■ The data
----
### config.mk
export PLATFORM = sky130hd
export DESIGN_NAME = timer_pwm
export DESIGN_NICKNAME = d
export VERILOG_FILES = /design/src/verilog/timer_pwm_pkg.sv /design/src/verilog/reg_access_if.sv /design/src/verilog/axil_byte_slave.sv /design/src/verilog/timer_pwm.sv
export VERILOG_INCLUDE_DIRS = /design/src /design/src/verilog
export SDC_FILE = /design/constraint.sdc
export NUM_CORES = 1
export LEC_CHECK = 0
export BUFFER_PORTS_ARGS = -buffer_cell sky130_fd_sc_hd__buf_4
export CAP_MARGIN = 40
export CORE_UTILIZATION = 40
export CTS_CLUSTER_SIZE = 20
export DETAILED_ROUTE_END_ITERATION = 8
export HOLD_SLACK_MARGIN = 0.05
export PLACE_DENSITY = 0.7
export SETUP_SLACK_MARGIN = 0.1
export SYNTH_ARGS = -nofsm -noshare
export SYNTH_HDL_FRONTEND = slang
export SYNTH_SLANG_ARGS = --single-unit
### constraint.sdc
create_clock -name aclk -period 9.5 [get_ports aclk]
set_clock_uncertainty 0.05 [all_clocks]
set_input_delay 1.9 -clock aclk [delete_from_list [all_inputs] [get_ports aclk]]
set_output_delay 1.9 -clock aclk [all_outputs]
set_load 0.05 [all_outputs]
### src/verilog/timer_pwm_cfg.svh
// Register map, field positions, reset values and timing constants of the PWM timer
`ifndef TIMER_PWM_CFG_SVH
`define TIMER_PWM_CFG_SVH
// ----------------------------------------
// Register byte offsets
// ----------------------------------------
`define OFS_CTRL_A 8'h00
`define OFS_CTRL_B 8'h04
`define OFS_COUNT_L 8'h08
`define OFS_COUNT_H 8'h0C
`define OFS_MATCH_A_L 8'h10
`define OFS_MATCH_A_H 8'h14
`define OFS_MATCH_B_L 8'h18
`define OFS_MATCH_B_H 8'h1C
`define OFS_FLAGS 8'h20
`define OFS_IRQ_EN 8'h24
`define OFS_LAST 8'h24
// ----------------------------------------
// Field positions
// ----------------------------------------
`define BIT_MODE_A_HI 7
`define BIT_MODE_A_LO 6
`define BIT_MODE_B_HI 5
`define BIT_MODE_B_LO 4
`define BIT_RES_HI 1
`define BIT_RES_LO 0
`define BIT_CLR_ON_MATCH 3
`define BIT_FLAG_OVF 0
`define BIT_FLAG_MA 1
`define BIT_FLAG_MB 2
`define BIT_GLOBAL_EN 7
`define CTRL_A_MASK 8'hF3
`define CTRL_B_MASK 8'h0F
`define FLAG_MASK 8'h07
`define IRQ_EN_MASK 8'h87
// ----------------------------------------
// Values
// ----------------------------------------
`define RST_BYTE 8'h00
`define RST_WORD 16'h0000
`define TOP_8BIT 16'h00FF
`define TOP_9BIT 16'h01FF
`define TOP_10BIT 16'h03FF
`define TOP_FULL 16'hFFFF
`define DIV_8_MASK 10'h007
`define DIV_64_MASK 10'h03F
`define DIV_256_MASK 10'h0FF
`define DIV_1024_MASK 10'h3FF
`define RESP_OKAY 2'h0
`define RESP_SLVERR 2'h2
`endif

### src/verilog/timer_pwm_pkg.sv
// Types shared by the PWM timer modules
package timer_pwm_pkg;
  typedef enum logic [2:0] {
    CLK_STOP = 3'h0,
    CLK_DIV1 = 3'h1,
    CLK_DIV8 = 3'h2,
    CLK_DIV64 = 3'h3,
    CLK_DIV256 = 3'h4,
    CLK_DIV1024 = 3'h5,
    CLK_EXT_FALL = 3'h6,
    CLK_EXT_RISE = 3'h7
  } clk_sel_t;
  typedef enum logic {
    DIR_UP = 1'b0,
    DIR_DOWN = 1'b1
  } count_dir_t;
  typedef logic [1:0] res_sel_t;
  typedef logic [1:0] out_mode_t;
endpackage : timer_pwm_pkg

### src/verilog/reg_access_if.sv
// Byte register access path between the bus slave and the timer core
`timescale 1ns/1ps
interface reg_access_if;
  logic wr_en;
  logic rd_en;
  logic [7:0] wr_addr;
  logic [7:0] rd_addr;
  logic [7:0] wr_data;
  logic [7:0] rd_data;
  modport slave (output wr_en, output rd_en, output wr_addr, output rd_addr, output wr_data, input rd_data);
  modport core (input wr_en, input rd_en, input wr_addr, input rd_addr, input wr_data, output rd_data);
endinterface : reg_access_if

### src/verilog/axil_byte_slave.sv
// AXI4-Lite slave that turns word accesses into byte register strobes
`timescale 1ns/1ps
`include "timer_pwm_cfg.svh"
module axil_byte_slave #(
  parameter int ADDR_W = 8
) (
  input wire logic aclk,
  input wire logic aresetn,
  input wire logic [ADDR_W-1:0] s_axi_awaddr,
  input wire logic s_axi_awvalid,
  output logic s_axi_awready,
  input wire logic [31:0] s_axi_wdata,
  input wire logic [3:0] s_axi_wstrb,
  input wire logic s_axi_wvalid,
  output logic s_axi_wready,
  output logic [1:0] s_axi_bresp,
  output logic s_axi_bvalid,
  input wire logic s_axi_bready,
  input wire logic [ADDR_W-1:0] s_axi_araddr,
  input wire logic s_axi_arvalid,
  output logic s_axi_arready,
  output logic [31:0] s_axi_rdata,
  output logic [1:0] s_axi_rresp,
  output logic s_axi_rvalid,
  input wire logic s_axi_rready,
  reg_access_if.slave regs
);
  logic [7:0] aw_addr_reg;
  logic [7:0] w_data_reg;
  logic w_lane_reg;
  logic aw_have_reg;
  logic w_have_reg;
  logic wr_fire;

  // Address is mapped when aligned and inside the register block
  function automatic logic mapped(input logic [7:0] a);
    return (a[1:0] == 2'h0) && (a <= `OFS_LAST);
  endfunction : mapped

  assign wr_fire = aw_have_reg && w_have_reg && !s_axi_bvalid;
  assign regs.wr_en = wr_fire && w_lane_reg && mapped(aw_addr_reg);
  assign regs.wr_addr = aw_addr_reg;
  assign regs.wr_data = w_data_reg;
  assign regs.rd_en = s_axi_arvalid && s_axi_arready && mapped(s_axi_araddr[7:0]);
  assign regs.rd_addr = s_axi_araddr[7:0];

  // Write address and data captured in either order
  always_ff @(posedge aclk) begin
    if (!aresetn) begin
      s_axi_awready <= 1'b1;
      s_axi_wready <= 1'b1;
      aw_have_reg <= 1'b0;
      w_have_reg <= 1'b0;
      aw_addr_reg <= `RST_BYTE;
      w_data_reg <= `RST_BYTE;
      w_lane_reg <= 1'b0;
    end else begin
      if (s_axi_awvalid && s_axi_awready) begin
        aw_addr_reg <= s_axi_awaddr[7:0];
        aw_have_reg <= 1'b1;
        s_axi_awready <= 1'b0;
      end
      if (s_axi_wvalid && s_axi_wready) begin
        w_data_reg <= s_axi_wdata[7:0];
        w_lane_reg <= s_axi_wstrb[0];
        w_have_reg <= 1'b1;
        s_axi_wready <= 1'b0;
      end
      if (wr_fire) begin
        aw_have_reg <= 1'b0;
        w_have_reg <= 1'b0;
      end
      if (s_axi_bvalid && s_axi_bready) begin
        s_axi_awready <= 1'b1;
        s_axi_wready <= 1'b1;
      end
    end
  end

  // Write response one cycle after both halves are held
  always_ff @(posedge aclk) begin
    if (!aresetn) begin
      s_axi_bvalid <= 1'b0;
      s_axi_bresp <= `RESP_OKAY;
    end else if (wr_fire) begin
      s_axi_bvalid <= 1'b1;
      s_axi_bresp <= mapped(aw_addr_reg) ? `RESP_OKAY : `RESP_SLVERR;
    end else if (s_axi_bready) begin
      s_axi_bvalid <= 1'b0;
    end
  end

  // Read channel, data registered at the address handshake
  always_ff @(posedge aclk) begin
    if (!aresetn) begin
      s_axi_arready <= 1'b1;
      s_axi_rvalid <= 1'b0;
      s_axi_rdata <= 32'h0000_0000;
      s_axi_rresp <= `RESP_OKAY;
    end else if (s_axi_arvalid && s_axi_arready) begin
      s_axi_arready <= 1'b0;
      s_axi_rvalid <= 1'b1;
      s_axi_rdata <= mapped(s_axi_araddr[7:0]) ? {24'h00_0000, regs.rd_data} : 32'h0000_0000;
      s_axi_rresp <= mapped(s_axi_araddr[7:0]) ? `RESP_OKAY : `RESP_SLVERR;
    end else if (s_axi_rvalid && s_axi_rready) begin
      s_axi_rvalid <= 1'b0;
      s_axi_arready <= 1'b1;
    end
  end
endmodule : axil_byte_slave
----
Copy exactly the lines from the one containing "halves are held" through the last line of the records, both included, and nothing else.

  // Write response one cycle after both halves are held
  always_ff @(posedge aclk) begin
    if (!aresetn) begin
      s_axi_bvalid <= 1'b0;
      s_axi_bresp <= `RESP_OKAY;
    end else if (wr_fire) begin
      s_axi_bvalid <= 1'b1;
      s_axi_bresp <= mapped(aw_addr_reg) ? `RESP_OKAY : `RESP_SLVERR;
    end else if (s_axi_bready) begin
      s_axi_bvalid <= 1'b0;
    end
  end

  // Read channel, data registered at the address handshake
  always_ff @(posedge aclk) begin
    if (!aresetn) begin
      s_axi_arready <= 1'b1;
      s_axi_rvalid <= 1'b0;
      s_axi_rdata <= 32'h0000_0000;
      s_axi_rresp <= `RESP_OKAY;
    end else if (s_axi_arvalid && s_axi_arready) begin
      s_axi_arready <= 1'b0;
      s_axi_rvalid <= 1'b1;
      s_axi_rdata <= mapped(s_axi_araddr[7:0]) ? {24'h00_0000, regs.rd_data} : 32'h0000_0000;
      s_axi_rresp <= mapped(s_axi_araddr[7:0]) ? `RESP_OKAY : `RESP_SLVERR;
    end else if (s_axi_rvalid && s_axi_rready) begin
      s_axi_rvalid <= 1'b0;
      s_axi_arready <= 1'b1;
    end
  end
endmodule : axil_byte_slave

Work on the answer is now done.